Selon les dires du Président de l’Union Régionale des Boulangers de N’Zérékoré, c’est après plusieurs tentatives de négociations qu’ils ont décidé de vendre à leur tour le pain à 3 500 FG en gros et 4 000 FG aux détails. Le préfet  et le président de la chambre du commerce n’ont rien voulu savoir sur leur préoccupation concernant l’augmentation du prix de la farine. Elles se sont juste contentées d’interpeller ce mercredi 31 mars certains vendeurs de pain pour désobéissance aux ordres sur la vente du pain à 2 500 FG. Une attitude des autorités que déplore Abdoul Gadiri Bah. « C’est le préfet et directeur Régional du commerce qui ont ramassés les pains et  faire arrêter les vendeurs, les mettre en prison pour ne rien », a-t-il entamé avant d’ajouter : « On n’est resté trois (3) semaines derrière eux dans le but de négocier, mais ils n’ont pas accepté et nous ont dit : Conakry, c’est Conakry. Ici, c’est N’Zerékoré que c’est eux qui commandent ici. Nous aussi on a dit qu’il n’y a pas de problèmes. C’est ainsi qu’on a décidé de vendre le pain à ce prix ».
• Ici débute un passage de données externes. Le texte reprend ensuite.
===== config.mk =====
export PLATFORM = sky130hd
export DESIGN_NAME = gas_zone_alarm_manager
export DESIGN_NICKNAME = d
export VERILOG_FILES = /design/src/alarm_event_log.v /design/src/gas_zone_alarm_manager.v
export VERILOG_INCLUDE_DIRS = /design/src
export SDC_FILE = /design/constraint.sdc
export NUM_CORES = 2
export LEC_CHECK = 0
export ABC_AREA = 1
export BUFFER_PORTS_ARGS = -buffer_cell sky130_fd_sc_hd__clkbuf_2
export CELL_PAD_IN_SITES_DETAIL_PLACEMENT = 0
export CELL_PAD_IN_SITES_GLOBAL_PLACEMENT = 1
export CORE_MARGIN = 1.5
export CORE_UTILIZATION = 50
export CTS_CLUSTER_DIAMETER = 30
export DETAILED_ROUTE_END_ITERATION = 12
export GPL_TIMING_DRIVEN = 0
export PLACE_DENSITY = 0.83
export SLEW_MARGIN = 10
export SYNTH_ARGS = -nofsm -noshare
export SYNTH_HDL_FRONTEND = slang
export SYNTH_HIERARCHICAL = 1
export SYNTH_SLANG_ARGS = --single-unit

===== constraint.sdc =====
create_clock -name clk -period 22.4 [get_ports clk]
set_input_delay 3.36 -clock clk [delete_from_list [all_inputs] [get_ports clk]]
set_output_delay 3.36 -clock clk [all_outputs]
set_load 0.01 [all_outputs]

===== src/gas_alarm_consts.vh =====
`ifndef GAS_ALARM_CONSTS_VH
`define GAS_ALARM_CONSTS_VH
// ========================================
// register offsets (byte addresses)
`define OFS_CTRL 12'h000
`define OFS_THR_LS 12'h004
`define OFS_THR_EVACUATION_LEVEL 12'h008
`define OFS_STATUS 12'h00c
`define OFS_PEAK 12'h010
`define OFS_FAULT 12'h014
`define OFS_ACK 12'h018
`define OFS_PAGE 12'h01c
`define OFS_SUMMARY 12'h020
`define OFS_LOG_IDX 12'h024
`define OFS_LOG_EVT 12'h028
`define OFS_LOG_TIME 12'h02c
// ========================================
// control fields
`define CTRL_ACK_MODE 0
`define CTRL_HORN_EN 1
`define CTRL_FLT_RELAY_EN 2
`define CTRL_FLT_HORN_EN 3
`define CTRL_LOG_VIEW 4
`define CTRL_SILENCE 5
`define CTRL_RST 8'h01
// ========================================
// status fields
`define ST_ALARM 0
`define ST_SILENCE 1
`define ST_THR_REJECT 2
`define ST_HALT 3
`define ST_MORE 4
`define ST_COUNT_LSB 8
// ========================================
// reset thresholds in ppm
`define LEAK_RST 16'h0064
`define SPILL_RST 16'h012c
`define EVACUATION_LEVEL_RST 16'h01f4
// ========================================
// fault code groups
`define FAULT_CRITICAL 16'hff00
// ========================================
// flash timing, summary page size and log depth
`define FLASH_HALF_MS 500
`define CLK_KHZ 10000
`define PAGE_SIZE 8
`define LOG_DEPTH 20
`endif


===== src/alarm_event_log.v =====
// ========================================
// ring of the most recent alarm events, index 0 is the newest
module alarm_event_log #(
  parameter DEPTH = 20,
  parameter W = 42,
  parameter IW = 5
) (
  // clock and reset
  input wire clk,
  input wire rst,
  // write side
  input wire clear,
  input wire we,
  input wire [W-1:0] wdata,
  // read side
  input wire [IW-1:0] ridx,
  output reg [W-1:0] rdata,
  output reg [IW-1:0] count
);
  reg [W-1:0] mem [0:DEPTH-1];
  reg [IW-1:0] wptr;
  reg [IW:0] pos;

  always @*
  begin
    pos = {1'b0, wptr} + DEPTH[IW:0] - 1'b1 - {1'b0, ridx};
    if (pos >= DEPTH[IW:0])
      pos = pos - DEPTH[IW:0];
  end

  always @(posedge clk)
  begin
    if (rst || clear)
    begin
      wptr <= {IW{1'b0}};
      count <= {IW{1'b0}};
      rdata <= {W{1'b0}};
    end
    else
    begin
      // the oldest entry is simply overwritten once full
      if (we)
      begin
        mem[wptr] <= wdata;
        wptr <= (wptr == DEPTH[IW-1:0] - 1'b1) ? {IW{1'b0}} : wptr + 1'b1;
        if (count != DEPTH[IW-1:0])
          count <= count + 1'b1;
      end
      rdata <= (ridx < count) ? mem[pos[IW-1:0]] : {W{1'b0}};
    end
  end
endmodule // alarm_event_log


===== src/gas_zone_alarm_manager.v =====
// Contract
// - zone above leak threshold raises a leak alarm.
// - zone above spill threshold raises a spill alarm.
// - zone above evacuation threshold raises an evacuation alarm.
// - thresholds accepted only when leak < spill < evacuation.
// - peak concentration is held, cleared on command, then tracks anew.
// - alarm shown only once the zone measurement has completed.
// - summary shows 8 alarms per page, flags a further page.
// - per alarm acknowledge flag; unacknowledged flash, acknowledged steady.
// - acknowledge mode decides whether acknowledgement is needed to clear.
// - all alarms acknowledged turns red indicator and alarm relays off.
// - new alarms keep rising after earlier acknowledgements.
// - confirmed silence opens leak relay and mutes horn only.
// - silence mode shows a flashing silence indicator.
// - silence cancelled when any zone clears or escalates.
// - last 20 alarm events kept with zone, type, time.
// - enter plus right while viewing the log clears it.
// - malfunction lights yellow fault, optional fault relay and horn.
// - non-critical fault keeps measuring, critical fault stops it.
// - fault code is cumulative, one bit per fault.
//
// Chosen here: the placing of the registers and the APB register port.
`include "gas_alarm_consts.vh"
module gas_zone_alarm_manager #(
  parameter ZONES = 16,
  parameter ZW = 4,
  parameter CW = 16,
  parameter FLASH_CYCLES = `FLASH_HALF_MS * `CLK_KHZ
) (
  // clock and reset
  input wire clk,
  input wire rst,
  // apb slave
  input wire psel,
  input wire penable,
  input wire pwrite,
  input wire [11:0] paddr,
  input wire [31:0] pwdata,
  output reg [31:0] prdata,
  output wire pready,
  output wire pslverr,
  // measurement results
  input wire meas_valid,
  input wire [ZW-1:0] meas_zone,
  input wire [CW-1:0] present_concentration,
  input wire [31:0] time_stamp,
  // front panel keys and fault sources
  input wire key_enter,
  input wire key_right,
  input wire [15:0] fault_in,
  // indicators and relays
  output reg led_alarm,
  output reg led_fault,
  output reg relay_leak,
  output reg relay_spill,
  output reg relay_evacuation_level,
  output reg horn,
  output reg relay_fault,
  output reg silence_flash,
  output reg measure_halt
);
  // ========================================
  // state
  reg [7:0] ctrl;
  reg [CW-1:0] thr_leak, thr_spill, thr_evacuation_level, stage_leak, stage_spill;
  reg thr_reject;
  reg [CW-1:0] peak;
  reg [15:0] fault_code;
  reg [7:0] page;
  reg [4:0] log_idx;
  reg [2*ZONES-1:0] lvl, live;
  reg [ZONES-1:0] ack;
  reg silence;
  reg [31:0] flash_cnt;
  reg flash;
  reg [1:0] enter_q, right_q;
  reg [15:0] fault_q1, fault_q2;
  reg log_we;
  reg [41:0] log_wdata;
  wire [41:0] log_rdata;
  wire [4:0] log_count;

  // ========================================
  // decode helpers
  function [1:0] level_of;
    input [CW-1:0] c, l, s, e;
    begin
      if (c > e)
        level_of = 2'd3;
      else if (c > s)
        level_of = 2'd2;
      else if (c > l)
        level_of = 2'd1;
      else
        level_of = 2'd0;
    end
  endfunction

  function hit;
    input [11:0] a;
    input [11:0] ofs;
    begin
      hit = (a == ofs);
    end
  endfunction

  wire setup = psel & ~penable;
  wire wr = psel & penable & pwrite;
  wire mapped = (paddr[1:0] == 2'b00) && (paddr <= `OFS_LOG_TIME);
  assign pready = 1'b1;
  assign pslverr = psel & penable & ~mapped;

  // ========================================
  // summaries over all zones, and over the eight zones of the selected page
  reg [7:0] pend_cnt;
  reg any_unacked, any_pending, lvl1_un, lvl2_un, lvl3_un;
  reg [7:0] sum_pend, sum_flash;
  integer i, j;
  reg [10:0] zi;

  always @*
  begin
    pend_cnt = 8'h00;
    any_unacked = 1'b0;
    any_pending = 1'b0;
    lvl1_un = 1'b0;
    lvl2_un = 1'b0;
    lvl3_un = 1'b0;
    sum_pend = 8'h00;
    sum_flash = 8'h00;
    zi = 11'h000;
    for (i = 0; i < ZONES; i = i + 1)
    begin
      if (lvl[2*i +: 2] != 2'd0)
      begin
        pend_cnt = pend_cnt + 1'b1;
        any_pending = 1'b1;
        if (!ack[i])
        begin
          // acknowledged alarms drop out of the relay terms
          any_unacked = 1'b1;
          lvl1_un = 1'b1;
          if (lvl[2*i +: 2] >= 2'd2)
            lvl2_un = 1'b1;
          if (lvl[2*i +: 2] == 2'd3)
            lvl3_un = 1'b1;
        end
      end
    end
    for (i = 0; i < `PAGE_SIZE; i = i + 1)
    begin
      zi = {page, 3'b000} + i[10:0];
      if (zi < ZONES[10:0])
      begin
        sum_pend[i] = lvl[2*zi[ZW-1:0] +: 2] != 2'd0;
        sum_flash[i] = sum_pend[i] & ~ack[zi[ZW-1:0]] & flash;
      end
    end
  end

  wire more_page = pend_cnt > ({page, 3'b000} + `PAGE_SIZE);
  wire [1:0] new_lvl = level_of(present_concentration, thr_leak, thr_spill, thr_evacuation_level);
  wire [1:0] old_live = live[2*meas_zone +: 2];
  wire [1:0] old_lvl = lvl[2*meas_zone +: 2];
  wire take_meas = meas_valid & ~measure_halt;
  wire zone_change = take_meas && new_lvl != old_live && (new_lvl == 2'd0 || new_lvl > old_live);
  wire log_clear = ctrl[`CTRL_LOG_VIEW] & enter_q[1] & right_q[1];

  // ========================================
  // pin synchronisers, first stage feeds only the second
  always @(posedge clk)
  begin
    if (rst)
    begin
      enter_q <= 2'b00;
      right_q <= 2'b00;
      fault_q1 <= 16'h0000;
      fault_q2 <= 16'h0000;
    end
    else
    begin
      enter_q <= {enter_q[0], key_enter};
      right_q <= {right_q[0], key_right};
      fault_q1 <= fault_in;
      fault_q2 <= fault_q1;
    end
  end

  // ========================================
  // registers written by software
  always @(posedge clk)
  begin
    if (rst)
    begin
      ctrl <= `CTRL_RST;
      thr_leak <= `LEAK_RST;
      thr_spill <= `SPILL_RST;
      thr_evacuation_level <= `EVACUATION_LEVEL_RST;
      stage_leak <= `LEAK_RST;
      stage_spill <= `SPILL_RST;
      thr_reject <= 1'b0;
      page <= 8'h00;
      log_idx <= 5'h00;
      fault_code <= 16'h0000;
    end
    else
    begin
      if (wr && hit(paddr, `OFS_CTRL))
        ctrl <= {3'b000, pwdata[4:0]};
      if (wr && hit(paddr, `OFS_THR_LS))
      begin
        stage_leak <= pwdata[CW-1:0];
        stage_spill <= pwdata[16 +: CW];
      end
      // writing evacuation commits all three, only if strictly ordered
      if (wr && hit(paddr, `OFS_THR_EVACUATION_LEVEL))
      begin
        if (stage_leak < stage_spill && stage_spill < pwdata[CW-1:0])
        begin
          thr_leak <= stage_leak;
          thr_spill <= stage_spill;
          thr_evacuation_level <= pwdata[CW-1:0];
        end
        else
          thr_reject <= 1'b1;
      end
      else if (wr && hit(paddr, `OFS_STATUS) && pwdata[`ST_THR_REJECT])
        thr_reject <= 1'b0;
      if (wr && hit(paddr, `OFS_PAGE))
        page <= pwdata[7:0];
      if (wr && hit(paddr, `OFS_LOG_IDX))
        log_idx <= pwdata[4:0];
      // new fault bits win over a clear in the same cycle
      fault_code <= (fault_code & ~((wr && hit(paddr, `OFS_FAULT)) ? pwdata[15:0] : 16'h0000))
        | fault_q2;
    end
  end

  // ========================================
  // zone alarm state
  always @(posedge clk)
  begin
    if (rst)
    begin
      lvl <= {2*ZONES{1'b0}};
      live <= {2*ZONES{1'b0}};
      ack <= {ZONES{1'b0}};
      peak <= {CW{1'b0}};
      log_we <= 1'b0;
      log_wdata <= 42'h0;
    end
    else
    begin
      log_we <= 1'b0;
      if (wr && hit(paddr, `OFS_ACK) && pwdata[ZW-1:0] < ZONES)
        ack[pwdata[ZW-1:0]] <= 1'b1;
      for (j = 0; j < ZONES; j = j + 1)
      begin
        if (lvl[2*j +: 2] != 2'd0 && live[2*j +: 2] == 2'd0 && (ack[j] || !ctrl[`CTRL_ACK_MODE]))
        begin
          lvl[2*j +: 2] <= 2'd0;
          ack[j] <= 1'b0;
        end
      end
      // the measured result is applied when the zone's cycle completes
      if (take_meas)
      begin
        live[2*meas_zone +: 2] <= new_lvl;
        if (new_lvl > old_lvl)
        begin
          lvl[2*meas_zone +: 2] <= new_lvl;
          ack[meas_zone] <= 1'b0;
          log_we <= 1'b1;
          log_wdata <= {new_lvl, {(8-ZW){1'b0}}, meas_zone, time_stamp};
        end
      end
      // a reset write clears, the same cycle's sample already becomes the new peak
      if (wr && hit(paddr, `OFS_PEAK))
        peak <= take_meas ? present_concentration : {CW{1'b0}};
      else if (take_meas && present_concentration > peak)
        peak <= present_concentration;
    end
  end

  // ========================================
  // silence mode and flash timing
  always @(posedge clk)
  begin
    if (rst)
    begin
      silence <= 1'b0;
      flash_cnt <= 32'h0;
      flash <= 1'b0;
    end
    else
    begin
      // a zone change beats a silence request in the same cycle
      if (zone_change || !any_pending)
        silence <= 1'b0;
      else if (wr && hit(paddr, `OFS_CTRL) && pwdata[`CTRL_SILENCE])
        silence <= 1'b1;
      if (flash_cnt >= FLASH_CYCLES - 1)
      begin
        flash_cnt <= 32'h0;
        flash <= ~flash;
      end
      else
        flash_cnt <= flash_cnt + 1'b1;
    end
  end

  // ========================================
  // indicators and relays
  always @(posedge clk)
  begin
    if (rst)
    begin
      led_alarm <= 1'b0;
      led_fault <= 1'b0;
      relay_leak <= 1'b0;
      relay_spill <= 1'b0;
      relay_evacuation_level <= 1'b0;
      horn <= 1'b0;
      relay_fault <= 1'b0;
      silence_flash <= 1'b0;
      measure_halt <= 1'b0;
    end
    else
    begin
      led_alarm <= any_unacked;
      relay_leak <= lvl1_un & ~silence;
      relay_spill <= lvl2_un;
      relay_evacuation_level <= lvl3_un;
      horn <= (any_unacked & ctrl[`CTRL_HORN_EN] & ~silence)
        | ((|fault_code) & ctrl[`CTRL_FLT_HORN_EN]);
      led_fault <= |fault_code;
      relay_fault <= (|fault_code) & ctrl[`CTRL_FLT_RELAY_EN];
      silence_flash <= silence & flash;
      measure_halt <= |(fault_code & `FAULT_CRITICAL);
    end
  end

  // ========================================
  // event log
  alarm_event_log #(
    .DEPTH(`LOG_DEPTH),
    .W(42),
    .IW(5)
  ) u_log (
    .clk(clk),
    .rst(rst),
    .clear(log_clear),
    .we(log_we),
    .wdata(log_wdata),
    .ridx(log_idx),
    .rdata(log_rdata),
    .count(log_count)
  );

  // ========================================
  // read data, captured in the setup cycle
  always @(posedge clk)
  begin
    if (rst)
      prdata <= 32'h0;
    else if (setup && !pwrite)
    begin
      case (paddr)
        `OFS_CTRL: prdata <= {24'h0, ctrl};
        `OFS_THR_LS: prdata <= {thr_spill, thr_leak};
        `OFS_THR_EVACUATION_LEVEL: prdata <= {16'h0, thr_evacuation_level};
        `OFS_STATUS: prdata <= {11'h0, log_count, pend_cnt, 3'b000, more_page,
          measure_halt, thr_reject, silence, any_unacked};
        `OFS_PEAK: prdata <= {16'h0, peak};
        `OFS_FAULT: prdata <= {16'h0, fault_code};
        `OFS_PAGE: prdata <= {24'h0, page};
        `OFS_SUMMARY: prdata <= {more_page, 15'h0, sum_flash, sum_pend};
        `OFS_LOG_IDX: prdata <= {27'h0, log_idx};
        `OFS_LOG_EVT: prdata <= {22'h0, log_rdata[41:32]};
        `OFS_LOG_TIME: prdata <= log_rdata[31:0];
        default: prdata <= 32'h0;
      endcase
    end
  end
endmodule // gas_zone_alarm_manager


==> metrics.cfg <==
[outcome]
status = complete, no violations

[floorplan]
dieArea_mm2 = 0.114
fp.dieW_um = 338
rows = 122
initial_utilization_pct = 50.5
core_mm2 = 0.111
pin_count = 163
die_y_um = 338

[cts]
cts_tree = built
post_cts_buffers = 0
clockBufferDepth = 4
cts_made_buffers = 280
cts.repair.resized = 0
clk_pin_slew_ps = 50
cts-htree-levels = 5
hold_buffers = 0
cts.sinks = 1253
clkLatencyLatePin_ps = 870
cts_root_buf = clkbuf_16

[timing]
hold_viol = 0
finClkSkew_ps = 78.0
tightestPinTransition_ps = 1380
layout_min_cycle_time_ps = 10510
setup-violations-final = 0
setup_tns_ps = 0
fmax_ghz = 0.0952
period_share_pct = 46.9
grt_setup_unrepaired = false
slew_violations = 0
relSlewSlack_pct = 7.82

[global_route]
grtUsageTotal_pct = 35.7
grt_pass1_wl_um = 295000
antenna_found_initial = 6
overflow = 0
grt_pass1_vias = 44700
grt_max_degree = 22

[synthesis]
ys_warn_count = 6
synthFlopType = edfxtp_1
synth_top_area_share_pct = 45.1
syn_area_per_cell_um2 = 9.75
netlist_instances = 5737
yosys-top-cells-area = edfxtp_1 45%, dfxtp_1 15%, nand2_1 5.4%, inv_1 4.3%, o21ai_0 4.3%
yosysSeqAreaShare_pct = 59.9
yosysTopAreaCell = edfxtp_1
ys_ff_latch = 1253
async_flop_share_pct = 0
synth.cell_area_mm2 = 0.0559
synth.distinct_cells = 69
synth_edf_count = 840

[drt]
drc = 0
drtIter0Drc = 6384
detail_route.first_pass.iterations = 8
drt_wl_total_um = 206000
wire_per_inst_um = 25.7
drtAntennaViolNets = 0
route.vias.total = 47600
via_per_inst = 5.94

[critical_path]
slowest_delay_ps = 530
arrival_ps = 11240
required_ps = 23130
cpMostUsedCell = nand2_1
critPathBufInv = 8
slowest_stage = or4_1
cp-start-kind = flop
critical_path_depth = 60
crit_type = reg -> reg
timing.rr.start = lvl[1]
worstReg2RegEnd = prdata[31]
cp-endpoint = prdata[31]
cp_max_fo = 4
critPathCaptureType = flop
rr_worst_depth = 60
rrSetupSlack_ps = 11890
path_delay_family = simple AND/OR/NAND/NOR gates
critPathLaunch = lvl[1]

[pwr]
power_leakage_nw = 26.7
vdd_drop_max_mv = 0.0735
power_density_mw_per_mm2 = 105

[finish]
drive_gt1_share_pct = 13.3
syn2layout_area_growth_pct = 23.6
fillers = 9105
final_area_mm2 = 0.0692
fin_nets = 6576

[hold_path]
hp-class = reg -> reg
hold_depth = 2

[placement]
dp_hpwl_um = 146000
gp_congestion = 0.995
postPlaceCellArea_mm2 = 0.0600
portBuffers = 158

[flow_run]
maxCapViolCount = 0

==> kinds of logic (layout without fill, tap and decap cells) <==
kind of cell    count (synthesis)  count (layout)  synth area share, %
buf+inv                       975            1666                 6.87
flops                        1253            1253                 59.9
compound gates               1371            1371                 14.4
xor+xnor                       16              16                0.250
mux                             1               1               0.0179
other cells                     2              94               0.0134
fa+ha+maj                     146             146                 3.28
simple gates                 1973            1973                 15.3
==> layout by cell type, fill, tap and decap left out, types with 44 or more instances in the layout <==
master     Yosys  routed
inv_1        643     643
a32o_1        88      88
nor2_1       562     543
dfxtp_1      413     413
nor3_1        45      44
conb_1         2      91
edfxtp_1     840     840
ha_1         145     145
buf_2         78      78
o22ai_1      157     157
clkbuf_2       0     159
a21oi_1      459     459
clkbuf_1     187     227
nand2_1      806     806
nand3_1      394     394
o21ai_0      480     480
clkbuf_16      0     282
==> state kept, by name, summed over array words and instances (netlist names), 32 cells and up <==
signal,flops
u_log/rdata,42
prdata,32
lvl,32
flash_cnt,32
log_wdata,38
live,32
u_log/mem,840
==> worst min path at each step <==
stage / endpoint / start / slack, ps
after floorplan: enter_q[1] / enter_q[0] / 390
after global placement: fault_q2[12] / fault_q1[12] / 390
after detailed placement: fault_q2[13] / fault_q1[13] / 400
after CTS: fault_q2[11] / fault_q1[11] / 370
after global routing: fault_q2[15] / fault_q1[15] / 380
final: fault_q2[11] / fault_q1[11] / 370
==> power by group <==
part | internal (mW) | leakage (nW) | switching, mW | total (mW)
registers | 2.51 | 11.1 | 0.0505 | 2.56
clock network | 2.66 | 4.43 | 1.28 | 3.93
logic | 0.198 | 11.2 | 0.529 | 0.727
total | 5.37 | 26.7 | 1.86 | 7.23
==> routing by layer <==
layer	track usage (%)	share of wire, %	vias up
met5	0	0.032	-
met1	49.2	40	22800
met2	53.7	43	2990
li1	-	-	21200
met4	14.6	4.1	10
met3	9.07	12	504
==> final cells by class <==
class	count	area [µm²]	share of cell area, %
multi-input combinational	3598	19100	27.6
sequential	1253	33500	48.4
antenna	3	7.51	0.0109
tap	1488	1860	2.69
timing repair buffer	202	1730	2.50
clock inverter	141	1570	2.26
buffer	298	1300	1.88
clock buffer	348	7550	10.9
inverter	677	2540	3.68
==> synthesized netlist by cell type, drive strengths merged (18+ instances only) <==
library cell	number
a2111oi	18
a211oi	29
a21oi	461
a221oi	19
a32o	88
buf	111
clkbuf	187
dfxtp	413
edfxtp	840
ha	145
inv	665
nand2	848
nand3	415
nand4	32
nor2	579
nor3	46
nor4	27
o211ai	32
o21ai	490
o22ai	157
==> per-stage QoR <==
step	power [mW]	setup slack (ps)	hold WS, ps	instances	utilization, %
after global routing	7.41	11130	385	8005	62.4
after floorplan	3.00	13200	388	5826	-
after CTS	7.22	11940	371	8005	62.4
final	7.23	11890	373	8008	62.4
after global placement	3.28	10820	392	7472	53.2
after detailed placement	3.29	11940	395	7516	54.2
==> worst reg2reg max path: cells and delay by family, from the launching register on <==
kind,cells,cell delay (ps)
fa+ha+maj,12,3280
flops,1,400
simple gates,31,4590
buf+inv,8,530
xor+xnor,1,160
compound gates,8,1490
Power figures use the tool's default switching activity.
Pour lui, pas question non plus de leur part de vendre la miche de pain à 2 500 FG alors que le prix d’un sac de farine est passé de 240 000 FG à 330 000 FG. « On a diminué le poids, on l’a fait jusqu’au point qu’on ne peut plus le faire au risque de ne plus rien mettre dans le four. Raison pour laquelle on a  fait des plaidoiries à nos responsables à Conakry pour qu’ils nous aident parce que le prix de la farine a augmenté. Tout était en bonne voie, mais les autorités de N’zérékoré se sont catégoriquement opposées », poursuit Abdoul Gadiri Bah.

Ils sont plus de 500 boulangers à N’zérékoré qui ne savent plus à quel saint se vouer dans cette situation. Ceux qui ont été interpellés ont été libérés nous souligne le Président de l’Union Régionale des Boulangers qui, par ailleurs, plaide qu’une négociation soit ouverte dans de bref délai.